This time we have more information to display in the graphs: total run time and GC time. And just look at the numbers:
Interesting. Very interesting, indeed. What we see here is that the time to run one iteration (blue bars) is increasing a bit first and then declines quite sharply. GC time (green), on the other hand, increases quite sharply starting from 256x256 simulation. Can you come up with an explanation?
I have one. Smaller arrays are processed quite fast, so are short lived, and become garbage before GC kicks in. The bigger arrays are processed longer, so they are alive when GC starts. And GC has to walk all array elements each time, since arrays are not specialised (that is, can contain anything). I told you using numbers would be better (for different reasons, though)!

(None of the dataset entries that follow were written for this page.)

[config.mk]
export PLATFORM = sky130hd
export DESIGN_NAME = kf_mem_bank
export DESIGN_NICKNAME = d
export VERILOG_FILES = /design/src/rtl/kf_mem_bank.sv
export SDC_FILE = /design/constraint.sdc
export NUM_CORES = 1
export LEC_CHECK = 0
export CAP_MARGIN = 20
export CORE_MARGIN = 4
export CORE_UTILIZATION = 23
export CTS_CLUSTER_SIZE = 40
export DETAILED_ROUTE_END_ITERATION = 12
export PLACE_DENSITY = 0.39
export SLEW_MARGIN = 10
export SYNTH_ARGS = -nofsm -noshare
export SYNTH_HDL_FRONTEND = slang
export SYNTH_SLANG_ARGS = --single-unit
[constraint.sdc]
create_clock -name clk -period 4.51 [get_ports clk]
set_clock_uncertainty 0.05 [all_clocks]
set_input_delay 0.6765 -clock clk [delete_from_list [all_inputs] [get_ports clk]]
set_output_delay 0.6765 -clock clk [all_outputs]
set_load 0.03 [all_outputs]
<file path="config.mk">
export PLATFORM = sky130hd
export DESIGN_NAME = rsa_key_streamer
export DESIGN_NICKNAME = d
export VERILOG_FILES = /design/src/rtl/rsa_key_streamer.sv
export SDC_FILE = /design/constraint.sdc
export NUM_CORES = 1
export LEC_CHECK = 0
export CAP_MARGIN = 10
export CORE_MARGIN = 2
export CORE_UTILIZATION = 54
export CTS_BUF_LIST = sky130_fd_sc_hd__clkbuf_4 sky130_fd_sc_hd__clkbuf_8 sky130_fd_sc_hd__clkbuf_16
export DETAILED_ROUTE_END_ITERATION = 7
export GPL_ROUTABILITY_DRIVEN = 0
export PLACE_DENSITY_LB_ADDON = 0.3
export SLEW_MARGIN = 0
export SYNTH_ARGS = -nofsm -noshare
export SYNTH_HDL_FRONTEND = slang
export SYNTH_SLANG_ARGS = --single-unit
</file>
<file path="constraint.sdc">
create_clock -name clk -period 5.72 [get_ports clk]
set_input_delay 1.144 -clock clk [delete_from_list [all_inputs] [get_ports clk]]
set_output_delay 1.144 -clock clk [all_outputs]
set_load 0.005 [all_outputs]
</file>
--- config.mk ---
export PLATFORM = sky130hd
export DESIGN_NAME = rotate_ctrl_flat
export DESIGN_NICKNAME = d
export VERILOG_FILES = /design/src/rtl/rotate_ctrl_if.sv /design/src/rtl/rotate_ctrl.sv /design/src/flat_wrapper.sv
export SDC_FILE = /design/constraint.sdc
export NUM_CORES = 1
export LEC_CHECK = 0
export CAP_MARGIN = 20
export CELL_PAD_IN_SITES_DETAIL_PLACEMENT = 1
export CELL_PAD_IN_SITES_GLOBAL_PLACEMENT = 1
export CORE_MARGIN = 2
export CORE_UTILIZATION = 53
export CTS_CLUSTER_SIZE = 20
export DETAILED_ROUTE_END_ITERATION = 7
export GPL_ROUTABILITY_DRIVEN = 0
export PLACE_DENSITY = 0.87
export SYNTH_ARGS = -nofsm -noshare
export SYNTH_HDL_FRONTEND = slang
export SYNTH_SLANG_ARGS = --single-unit
export TNS_END_PERCENT = 5
--- constraint.sdc ---
create_clock -name clk -period 7.6 [get_ports clk]
set_input_delay 1.14 -clock clk [delete_from_list [all_inputs] [get_ports clk]]
set_output_delay 1.14 -clock clk [all_outputs]
set_load 0.02 [all_outputs]
--- src/rtl/rotate_ctrl_if.sv ---
// Button inputs and display-driver control outputs of rotate_ctrl.
// The design takes the slave side; whoever drives the buttons takes the master side.
interface rotate_ctrl_if;
    logic btn_run;
    logic btn_dir;
    logic en;
    logic cw;
    logic step;

    modport master (
        output btn_run,
        output btn_dir,
        input  en,
        input  cw,
        input  step
    );

    modport slave (
        input  btn_run,
        input  btn_dir,
        output en,
        output cw,
        output step
    );
endinterface

--- src/rtl/rotate_ctrl.sv ---
// Run/stop and direction control for the rotating-segment display driver:
// button synchronizer + debounce, run/stop FSM, step prescaler, direction updates held to step edges.
module rotate_ctrl #(
    parameter int unsigned TICK_DIV  = 25_000_000,
    parameter int unsigned DB_CYCLES = 1_000_000
) (
    input  logic         clk,
    input  logic         reset,
    rotate_ctrl_if.slave bus
);

    localparam int unsigned DcW  = (DB_CYCLES > 1) ? $clog2(DB_CYCLES) : 1;
    localparam int unsigned CntW = (TICK_DIV > 1) ? $clog2(TICK_DIV) : 1;
    localparam logic [DcW-1:0]  DcMax  = DcW'(DB_CYCLES - 1);
    localparam logic [CntW-1:0] CntMax = CntW'(TICK_DIV - 1);

    typedef enum logic {StStop, StRun} state_e;

    // Index 0 is the run/stop button, index 1 the direction button.
    logic [1:0]     raw;
    logic [1:0]     sync1_q, s_q;
    logic [1:0]     db_q, db_d, dbp_q, press_q;
    logic [DcW-1:0] dc_q [2];
    logic [DcW-1:0] dc_d [2];

    assign raw = {bus.btn_dir, bus.btn_run};

    always_comb begin
        for (int b = 0; b < 2; b++) begin
            db_d[b] = db_q[b];
            dc_d[b] = dc_q[b];
            if (s_q[b] == db_q[b]) begin
                dc_d[b] = '0;
            end else if (dc_q[b] == DcMax) begin
                db_d[b] = s_q[b];
                dc_d[b] = '0;
            end else begin
                dc_d[b] = dc_q[b] + DcW'(1);
            end
        end
    end

    // Press pulse is registered once more so the FSM reacts DB_CYCLES+3 edges after sampling.
    always_ff @(posedge clk or posedge reset) begin
        if (reset) begin
            sync1_q <= '0;
            s_q     <= '0;
            db_q    <= '0;
            dbp_q   <= '0;
            press_q <= '0;
            for (int b = 0; b < 2; b++) begin
                dc_q[b] <= '0;
            end
        end else begin
            sync1_q <= raw;
            s_q     <= sync1_q;
            db_q    <= db_d;
            dbp_q   <= db_q;
            press_q <= db_q & ~dbp_q;
            for (int b = 0; b < 2; b++) begin
                dc_q[b] <= dc_d[b];
            end
        end
    end

    logic run_press, dir_press;
    assign run_press = press_q[0];
    assign dir_press = press_q[1];

    state_e          state_q, state_d;
    logic [CntW-1:0] cnt_q, cnt_d;
    logic            en_q, en_d;
    logic            cw_q, cw_d;
    logic            step_q, step_d;
    logic            pend_q, pend_d;
    logic            pend_next;

    always_comb begin
        state_d   = state_q;
        cnt_d     = cnt_q;
        step_d    = 1'b0;
        cw_d      = cw_q;
        pend_d    = pend_q;
        pend_next = pend_q ^ dir_press;
        unique case (state_q)
            StStop: begin
                cnt_d  = '0;
                pend_d = 1'b0;
                if (dir_press) begin
                    cw_d = ~cw_q;
                end
                if (run_press) begin
                    state_d = StRun;
                end
            end
            StRun: begin
                if (run_press) begin
                    state_d = StStop;
                    cnt_d   = '0;
                    cw_d    = cw_q ^ pend_next;
                    pend_d  = 1'b0;
                end else if (cnt_q == CntMax) begin
                    step_d = 1'b1;
                    cnt_d  = '0;
                    cw_d   = cw_q ^ pend_next;
                    pend_d = 1'b0;
                end else begin
                    cnt_d  = cnt_q + CntW'(1);
                    pend_d = pend_next;
                end
            end
            default: begin
                state_d = StStop;
            end
        endcase
        en_d = (state_d == StRun);
    end

    always_ff @(posedge clk or posedge reset) begin
        if (reset) begin
            state_q <= StStop;
            cnt_q   <= '0;
            en_q    <= 1'b0;
            cw_q    <= 1'b1;
            step_q  <= 1'b0;
            pend_q  <= 1'b0;
        end else begin
            state_q <= state_d;
            cnt_q   <= cnt_d;
            en_q    <= en_d;
            cw_q    <= cw_d;
            step_q  <= step_d;
            pend_q  <= pend_d;
        end
    end

    assign bus.en   = en_q;
    assign bus.cw   = cw_q;
    assign bus.step = step_q;

endmodule

--- src/flat_wrapper.sv ---
// flat-port wrapper written by rule: the top's interface ports become plain ports
module rotate_ctrl_flat 
#(
    parameter int unsigned TICK_DIV  = 25_000_000,
    parameter int unsigned DB_CYCLES = 1_000_000
)
  (clk, reset, bus_btn_run, bus_btn_dir, bus_en, bus_cw, bus_step);
  rotate_ctrl_if bus_i ();
  input  logic clk;
  input  logic reset;
  input wire logic [$bits(bus_i.btn_run)-1:0] bus_btn_run;
  input wire logic [$bits(bus_i.btn_dir)-1:0] bus_btn_dir;
  output wire logic [$bits(bus_i.en)-1:0] bus_en;
  output wire logic [$bits(bus_i.cw)-1:0] bus_cw;
  output wire logic [$bits(bus_i.step)-1:0] bus_step;
  assign bus_i.btn_run = bus_btn_run;
  assign bus_i.btn_dir = bus_btn_dir;
  assign bus_en = bus_i.en;
  assign bus_cw = bus_i.cw;
  assign bus_step = bus_i.step;
  rotate_ctrl #(.TICK_DIV(TICK_DIV), .DB_CYCLES(DB_CYCLES)) u_core (.clk(clk), .reset(reset), .bus(bus_i));
endmodule
### Word level (Yosys, flattened, before mapping)

Index checks and enable logic that the tools add are counted.

* eq/ne operators: 7
* $add $sub $neg: 3
* bitwise operators: 8
* reductions and logical operators: 3
* multiplexer cells: 20

Operators with widths (number)
* $mux 20: 4
* $mux 25: 2
* $pmux 25 s2: 1
* $add 20x1->20 const B: 2
* $eq 20x20->1 const B: 2
* $add 25x1->25 const B: 1
* $eq 25x25->1 const B: 1
* $mux 1: 10
* $pmux 1 s2: 3
* $reduce_and 2->1: 3
* $not 1->1: 4
* $ne 3x2->1 const B: 1
* $and 2x2->2: 1
* $eq 1x1->1: 2
* $ne 2x1->1 const B: 1
* $not 2->2: 1
* $xor 1x1->1: 2

* input bits: 4
* word-level logic and storage cells: 54
* bits in registers: 79

### Depth between registers and ports, before layout

* word-level depth: 5
* mapped depth: 6
* mapped depth without buffers: 5

### Worst setup path after synthesis

Ideal clock, no wire load.

* path kind: reg2reg
* start point: register u_core.dc_q[32] in the netlist's numbering
* end point: register u_core.db_q[0]
* period minus slack after synthesis: 1986 ps
* slack: 5614 ps
* setup time: 125 ps
* arrival time: 1862 ps
* stages on the path, launching flop included: 5
* required time: 7475 ps
* buffers on the path: 0
* cell sequence: dfrtp_1 > or4b_1 > or4_1 > nor2_1 > mux2_2

* word-level cells in the longest chain between the ends: 2

Ends and longest elaborated chain
* start: declaration: RTL line rotate_ctrl.sv:23 `logic [DcW-1:0] dc_q [2];`
* start signal: indexed assignment: RTL line rotate_ctrl.sv:61 `dc_q[b] <= dc_d[b];`
* $eq 20x20->1: RTL line rotate_ctrl.sv:34 `end else if (dc_q[b] == DcMax) begin`
* $reduce_and 2->1 (no source line)
* end signal: assignment: RTL line rotate_ctrl.sv:48 `db_q <= '0;`
* end signal: assignment: RTL line rotate_ctrl.sv:57 `db_q <= db_d;`
* end: declaration: RTL line rotate_ctrl.sv:22 `logic [1:0] db_q, db_d, dbp_q, press_q;`

No other way between the ends.
A chain may end at the register's enable or synchronous reset.

### Worst setup path in the final report

* start point: register u_core.cw_q, in the netlist u_core.bus.cw
* end point: output bus_cw

RTL lines
* start: declaration: RTL line rotate_ctrl.sv:73 `logic cw_q, cw_d;`
* start signal: assignment: RTL line rotate_ctrl.sv:131 `cw_q <= cw_d;`
* end: declaration: RTL line flat_wrapper.sv:14 `output wire logic [$bits(bus_i.cw)-1:0] bus_cw;`

No word-level cell between the ends.

==> reports/results.txt <==
outcome - finished clean
Port Buffers - 6
CP Cell Sequence - clkdlybuf4s50_1
syn_nets - 386
HP Class - register to register
VDD IR max - 114 uV
slowest CP cell - clkdlybuf4s50_1
Area Overhead vs Synth - 9.54%
CTS tree - built
Synth Register Bits - 79
worst hold slack - 0.368 ns
Initial Utilization - 0.554
WP depth - 1
Achievable Freq - 0.376 GHz
CP endpoint kind - output port
ratio of cells with drive above 1 in the final layout - 0.0962
slowest stage delay, CP - 0.60 ns
Hold Path Origin - u_core.sync1_q[1]
total negative slack - 0 ns
Max Cap Viol - 0
Slew Limit Fails - 0
time the worst path needs with I/O delays and setup - 2.66 ns
CP max FO - 5
slew margin rel. - 0.346
setup repair bufs after CTS - 0
H-Tree Depth - 3
LEAKAGE - 1.63 nW
Syn Area/Cell - 10.1 um^2
largest net degree at the start of global routing - 80
Worst EP arrival - 1.52 ns
vias in the first global route - 3125
register area share after synthesis - 0.517
Die Y - 89.0 um
PostCTS Resize Cnt - 0
Post-route DRC - 0
DIE WIDTH - 89.0 um
Distinct cells, synth - 46
CP Data Required Time - 6.46 ns
post-synth top area share - 0.510
via count - 2918
CTS buffer count - 9
worst setup margin - 4.94 ns
DP HPWL - 6040 um
hold buffer count at CTS - 0
Syn Std Cell Area - 3830 um^2
Site Rows - 30
initial antenna violation count - 0
power density over the cells - 183 nW/um^2
Yosys top cell by area - dfrtp_1
CP Buf/Inv Count - 1
Critical Path Source - u_core.bus.cw
main area contributors after synthesis - dfrtp_1, xnor2_1, nor2_1
hold-critical path depth - 0
WL final - 8750 um
top cell family by delay on the critical path - buffers and inverters
reg2reg start - u_core.dc_q[32]
clock sink total - 79
RSZ-0062 raised after global routing - no
Setup-failing EPs final - 0
Reg clk slew, reported paths - 0.08 ns
period utilisation layout - 0.350
Most used DFF post-synth - dfrtp_1
Yosys Warn Count - 0
first-pass GRT wire length - 15000 um
Post-synth ARST share - 1.00
Layout Nets - 397
Vias/cell - 5.94
gr usage total - 0.250
Mapped Cells - 379
Place WS - 5.10 ns
Clock Path Buffers - 2
Routed Antenna Nets - 0
I/O pins - 7
Util after Layout - 0.607
# diodes - 0
CORE AREA - 6910 um^2
iteration count of the initial detailed-routing pass - 4
EDFF count, synth - 0
DRT iter0 DRCs - 143
DR WL/cell - 17.8 um
CP startpoint kind - register
die area - 7920 um^2
clk_skew - 0.0101 ns
Final Hold Viols - 0
R2R depth - 5
Tightest Pin Transition - 0.981 ns
fill count - 780
worst skew pair latency - 0.36 ns
Overflow after GRT - 0
CTS Root Cell - clkbuf_8
Crit Path Category - register to output port
==> Yosys cell counts, types with 4 or more instances <==
master	n
dfrtp_1	78
nor2_1	52
xnor2_1	25
nand2_1	23
nand3_1	22
xor2_1	20
a21oi_1	18
nand4_1	15
nor4_1	12
inv_1	11
or4_1	11
o21ai_0	9
o31ai_1	8
nor3_1	7
or3_1	7
clkbuf_1	6
and3_1	5
and2_1	4
==> stage by stage <==
step                std cells  area (um^2)  total power [mW]
floorplan                 379         3830             0.449
global placement          475         3990             0.456
detailed placement        475         3990             0.458
CTS                       491         4190             0.775
global route              491         4190             0.796
finish                    491         4190             0.768
==> cells by family after synthesis <==
kind of cell,Yosys count,share of synthesized area
fa+ha+maj,3,0.00980
flops,79,0.517
buf+inv,21,0.0252
mux,2,0.00588
xor+xnor,45,0.103
compound gates,42,0.0660
simple gates,187,0.274
==> area by class of cell <==
| type | instances | area [um^2] | area share |
|---|---|---|---|
| Sequential cell | 79 | 1980 | 0.472 |
| Multi-Input combinational cell | 279 | 1760 | 0.420 |
| Clock buffer | 13 | 159 | 0.0379 |
| Tap cell | 96 | 120 | 0.0286 |
| Timing Repair Buffer | 10 | 90.1 | 0.0215 |
| Clock inverter | 3 | 42.5 | 0.0101 |
| Inverter | 11 | 42.5 | 0.0101 |
==> state kept, by name, summed over array words and instances (netlist names) <==
| register | cells |
|---|---|
| u_core.pend_q | 1 |
| u_core.sync1_q | 2 |
| u_core.s_q | 2 |
| u_core.db_q | 2 |
| u_core.bus.step | 1 |
| u_core.cnt_q | 25 |
| u_core.bus.cw | 1 |
| u_core.press_q | 2 |
| u_core.dbp_q | 2 |
| u_core.dc_q | 40 |
| u_core.state_q | 1 |
==> power breakdown <==
part | internal [mW] | switching, mW | total, mW | leakage, nW
combinational | 0.00572 | 0.0153 | 0.0210 | 0.446
sequential | 0.424 | 0.00444 | 0.428 | 1.09
clock | 0.170 | 0.150 | 0.319 | 0.0996
==> cells in the final DEF, fill, tap and decap left out, types with 2 or more instances in the layout <==
master and instances:
a21oi_1 18, and2_1 4, and3_1 5, and4_1 3, buf_4 4, clkbuf_1 2
clkbuf_8 11, clkdlybuf4s50_1 6, clkinv_2 2, dfrtp_1 78, ha_1 3, inv_1 10
mux2_2 2, nand2_1 23, nand3_1 22, nand4_1 15, nor2_1 52, nor2b_1 2
nor3_1 7, nor4_1 12, nor4b_1 3, nor4bb_1 2, o21ai_0 9, o31ai_1 8
o41ai_1 2, or2_2 2, or3_1 7, or3_2 2, or4_1 11, or4_4 3
or4b_2 2, xnor2_1 25, xor2_1 20
==> path summary, 6_finish.rpt <==
| path | end | slack [ns] |
|---|---|---|
| hold reg to reg | u_core.s_q[1] | 0.37 |
| setup / recovery | bus_cw | 4.94 |
| setup reg to reg | u_core.dc_q[24] | 5.08 |
| max in group asynchronous | u_core.sync1_q[0] | 5.55 |
| hold / removal | u_core.s_q[1] | 0.37 |
| min in group asynchronous | u_core.sync1_q[1] | 1.43 |
==> routing by layer <==
metal | global-route usage | wire length, um | part of all wire
met4 | 0.113 | 194 | 0.022
met3 | 0.0351 | 135 | 0.015
met1 | 0.295 | 3740 | 0.43
met2 | 0.450 | 4670 | 0.53
met5 | 0 | 0 | 0
(Power assumes the default switching activity.)
**src/rtl/somatorio_seq.sv**
```systemverilog
// Sequential summation engine: adds N_TERMS unsigned operands taken one per cycle over a valid/ready stream.
// Optional macro SOMATORIO_SATURACAO_EN clamps the result to all-ones on overflow instead of wrapping.
module somatorio_seq #(
  parameter int WIDTH   = 8,
  parameter int N_TERMS = 4
) (
  input  logic             clk,
  input  logic             reset_n,
  input  logic             iniciar,
  input  logic             cancelar,
  input  logic [WIDTH-1:0] dado_in,
  input  logic             dado_valid,
  output logic             dado_ready,
  output logic [WIDTH-1:0] soma,
  output logic             ocupado,
  output logic             pronto,
  output logic             erro
);

  localparam int            CW     = $clog2(N_TERMS + 1);
  localparam logic [CW-1:0] ULTIMO = CW'(N_TERMS - 1);

  typedef enum logic [1:0] {
    IDLE   = 2'd0,
    COLETA = 2'd1,
    DONE   = 2'd2,
    ERRO   = 2'd3
  } estado_t;

  estado_t          estado_r;
  estado_t          estado_s;
  logic [CW-1:0]    cnt_r;
  logic             ov_r;
  logic [WIDTH-1:0] soma_r;
  logic [WIDTH:0]   soma_ext_s;
  logic [WIDTH-1:0] soma_nxt_s;
  logic             carry_s;
  logic             aceita_s;
  logic             ultimo_s;

  assign soma_ext_s = {1'b0, soma_r} + {1'b0, dado_in};
  assign carry_s    = soma_ext_s[WIDTH];
  assign aceita_s   = (estado_r == COLETA) && dado_valid && !cancelar;
  assign ultimo_s   = (cnt_r == ULTIMO);
  assign soma       = soma_r;

  // Next accumulator value: wrap, or clamp once any add has carried out
  always_comb begin
    soma_nxt_s = soma_ext_s[WIDTH-1:0];
`ifdef SOMATORIO_SATURACAO_EN
    if (ov_r || carry_s) begin
      soma_nxt_s = {WIDTH{1'b1}};
    end else begin
      soma_nxt_s = soma_ext_s[WIDTH-1:0];
    end
`endif
  end

  // State register
  always_ff @(posedge clk or negedge reset_n) begin
    if (!reset_n) begin
      estado_r <= IDLE;
    end else begin
      estado_r <= estado_s;
    end
  end

  // Next-state logic; cancel takes priority over a same-cycle operand
  always_comb begin
    estado_s = estado_r;
    case (estado_r)
      IDLE: begin
        if (iniciar) begin
          estado_s = COLETA;
        end else begin
          estado_s = IDLE;
        end
      end
      COLETA: begin
        if (cancelar) begin
          estado_s = IDLE;
        end else if (aceita_s && ultimo_s) begin
          estado_s = (ov_r || carry_s) ? ERRO : DONE;
        end else begin
          estado_s = COLETA;
        end
      end
      DONE:    estado_s = IDLE;
      ERRO:    estado_s = IDLE;
      default: estado_s = IDLE;
    endcase
  end

  // Outputs decode the registered state only
  always_comb begin
    dado_ready = 1'b0;
    ocupado    = 1'b1;
    pronto     = 1'b0;
    erro       = 1'b0;
    case (estado_r)
      IDLE:    ocupado    = 1'b0;
      COLETA:  dado_ready = 1'b1;
      DONE:    pronto     = 1'b1;
      ERRO:    erro       = 1'b1;
      default: ocupado    = 1'b0;
    endcase
  end

  // Accumulator, sticky overflow and term counter; result holds outside COLETA
  always_ff @(posedge clk or negedge reset_n) begin
    if (!reset_n) begin
      soma_r <= {WIDTH{1'b0}};
      ov_r   <= 1'b0;
      cnt_r  <= {CW{1'b0}};
    end else if ((estado_r == IDLE) && iniciar) begin
      soma_r <= {WIDTH{1'b0}};
      ov_r   <= 1'b0;
      cnt_r  <= {CW{1'b0}};
    end else if (aceita_s) begin
      soma_r <= soma_nxt_s;
      ov_r   <= ov_r | carry_s;
      cnt_r  <= cnt_r + CW'(1);
    end else begin
      soma_r <= soma_r;
      ov_r   <= ov_r;
      cnt_r  <= cnt_r;
    end
  end

endmodule

```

I also did another run of this same benchmark (transcripts available below), and the numbers were the same up to sub-second precision.
Let's do this same thing with a different Common Lisp implementation, which in my case will be Clozure CL. The nice thing about this implementation that its compiler is very snappy. Running from shell looks like this:
$ ccl -n -Q -l simple.dx32fsl -e "(benchmark)"
One thing to note is that arrays of size 4096x4096 exceed the limit of array length (24-bit number) of 32-bit Clozure CL, which, coincidentally, is just 1 short of what we need:
CL-USER> array-dimension-limit 16777216 CL-USER> (integer-length array-dimension-limit) 25 CL-USER> (integer-length (1- array-dimension-limit)) 24 CL-USER> (* 4096 4096) 16777216
But otherwise there is less variation in 32-bit Clozure CL. Let's look at 64-bit version:
Nice, behaviour similar to SBCL, except that GC times don't grow as fast.
Missing things
I hear somebody in the corner mumbling something about animation and graphics. Oh, right. Missed that one. But it so happens that the very thing that made me start playing with Brian's Brain is that I installed cl-opengl. And guess what? It worked right out of the box. On all the Common Lisp implementation I have on my computer. So I had start playing with it. And the rest, as they say, is history.
It works like this:
CL-USER> (asdf:operate 'asdf:load-op :cl-glut-examples) ; System loading output snipped... NIL CL-USER> (cl-glut-examples:run-examples)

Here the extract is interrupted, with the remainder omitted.